Work to be completed:
Copy each line from the data that has the word "setattr" in it.

━━━━━ Material provided

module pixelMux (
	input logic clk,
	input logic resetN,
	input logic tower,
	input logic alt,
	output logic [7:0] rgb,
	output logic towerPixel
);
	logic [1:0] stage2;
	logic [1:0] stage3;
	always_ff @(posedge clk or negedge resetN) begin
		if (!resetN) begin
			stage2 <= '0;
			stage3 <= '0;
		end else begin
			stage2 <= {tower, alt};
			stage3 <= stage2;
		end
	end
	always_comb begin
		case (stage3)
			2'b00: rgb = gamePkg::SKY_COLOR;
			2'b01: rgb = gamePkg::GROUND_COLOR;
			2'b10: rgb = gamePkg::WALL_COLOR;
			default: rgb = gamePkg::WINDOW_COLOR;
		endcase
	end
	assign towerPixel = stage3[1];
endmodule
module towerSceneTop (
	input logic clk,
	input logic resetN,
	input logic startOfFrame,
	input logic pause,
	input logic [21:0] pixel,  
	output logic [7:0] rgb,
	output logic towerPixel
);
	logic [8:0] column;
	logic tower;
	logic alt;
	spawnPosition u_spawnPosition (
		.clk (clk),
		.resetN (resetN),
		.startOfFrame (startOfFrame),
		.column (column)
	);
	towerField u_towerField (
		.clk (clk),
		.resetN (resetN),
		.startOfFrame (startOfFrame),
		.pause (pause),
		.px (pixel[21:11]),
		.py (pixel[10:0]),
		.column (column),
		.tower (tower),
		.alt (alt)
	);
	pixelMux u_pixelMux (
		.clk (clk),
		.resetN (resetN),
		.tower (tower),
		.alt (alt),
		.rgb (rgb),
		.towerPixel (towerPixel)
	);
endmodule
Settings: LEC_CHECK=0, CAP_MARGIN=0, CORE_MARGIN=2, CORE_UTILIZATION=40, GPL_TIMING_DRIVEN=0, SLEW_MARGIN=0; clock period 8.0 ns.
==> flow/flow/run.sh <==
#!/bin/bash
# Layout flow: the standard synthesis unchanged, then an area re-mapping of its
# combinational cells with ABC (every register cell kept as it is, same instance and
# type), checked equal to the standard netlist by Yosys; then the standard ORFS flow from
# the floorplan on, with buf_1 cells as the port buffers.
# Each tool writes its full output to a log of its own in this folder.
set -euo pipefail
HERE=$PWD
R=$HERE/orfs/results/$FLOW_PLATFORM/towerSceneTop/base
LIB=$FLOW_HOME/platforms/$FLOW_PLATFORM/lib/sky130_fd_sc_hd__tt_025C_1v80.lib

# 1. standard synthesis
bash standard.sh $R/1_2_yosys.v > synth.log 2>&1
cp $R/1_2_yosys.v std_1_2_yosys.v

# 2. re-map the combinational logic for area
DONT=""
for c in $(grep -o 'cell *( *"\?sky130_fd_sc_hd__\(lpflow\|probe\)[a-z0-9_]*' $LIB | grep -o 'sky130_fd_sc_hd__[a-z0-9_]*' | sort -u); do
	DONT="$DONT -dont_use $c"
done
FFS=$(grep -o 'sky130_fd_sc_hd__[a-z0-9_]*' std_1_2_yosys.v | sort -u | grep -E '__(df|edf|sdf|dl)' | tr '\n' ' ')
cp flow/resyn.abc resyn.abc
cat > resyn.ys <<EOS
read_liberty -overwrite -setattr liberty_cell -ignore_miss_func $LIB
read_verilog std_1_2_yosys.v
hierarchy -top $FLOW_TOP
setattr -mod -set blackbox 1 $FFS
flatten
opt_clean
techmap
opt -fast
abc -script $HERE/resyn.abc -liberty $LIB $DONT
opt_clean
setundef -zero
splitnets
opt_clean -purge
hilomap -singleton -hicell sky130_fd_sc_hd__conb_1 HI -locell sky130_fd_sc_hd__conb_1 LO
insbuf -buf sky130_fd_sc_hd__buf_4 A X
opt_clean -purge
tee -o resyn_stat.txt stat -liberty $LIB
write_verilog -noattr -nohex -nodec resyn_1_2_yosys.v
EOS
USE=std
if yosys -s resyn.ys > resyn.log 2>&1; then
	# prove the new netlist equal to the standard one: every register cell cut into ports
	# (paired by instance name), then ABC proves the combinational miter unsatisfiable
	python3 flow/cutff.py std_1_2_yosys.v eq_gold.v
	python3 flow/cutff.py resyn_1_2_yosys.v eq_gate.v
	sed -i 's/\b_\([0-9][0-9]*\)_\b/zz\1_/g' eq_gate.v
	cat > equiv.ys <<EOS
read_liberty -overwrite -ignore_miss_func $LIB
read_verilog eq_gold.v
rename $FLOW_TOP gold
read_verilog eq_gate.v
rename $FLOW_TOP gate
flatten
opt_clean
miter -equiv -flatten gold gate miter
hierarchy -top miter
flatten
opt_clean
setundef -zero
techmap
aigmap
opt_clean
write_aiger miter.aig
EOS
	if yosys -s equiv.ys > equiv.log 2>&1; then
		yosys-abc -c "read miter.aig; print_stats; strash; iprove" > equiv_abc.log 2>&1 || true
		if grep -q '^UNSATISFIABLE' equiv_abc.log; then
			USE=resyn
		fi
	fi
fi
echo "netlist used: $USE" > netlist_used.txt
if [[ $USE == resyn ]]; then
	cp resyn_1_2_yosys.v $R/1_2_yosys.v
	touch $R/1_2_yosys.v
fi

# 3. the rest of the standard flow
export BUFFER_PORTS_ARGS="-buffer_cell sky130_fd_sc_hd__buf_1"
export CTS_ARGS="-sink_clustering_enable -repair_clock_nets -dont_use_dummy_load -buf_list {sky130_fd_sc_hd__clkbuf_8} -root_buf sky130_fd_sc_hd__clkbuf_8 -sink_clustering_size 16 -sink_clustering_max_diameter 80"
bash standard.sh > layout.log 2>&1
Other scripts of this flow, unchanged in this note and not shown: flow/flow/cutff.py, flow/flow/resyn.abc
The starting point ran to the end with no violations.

━━━━━━━━━━

Task response:
read_liberty -overwrite -setattr liberty_cell -ignore_miss_func $LIB
setattr -mod -set blackbox 1 $FFS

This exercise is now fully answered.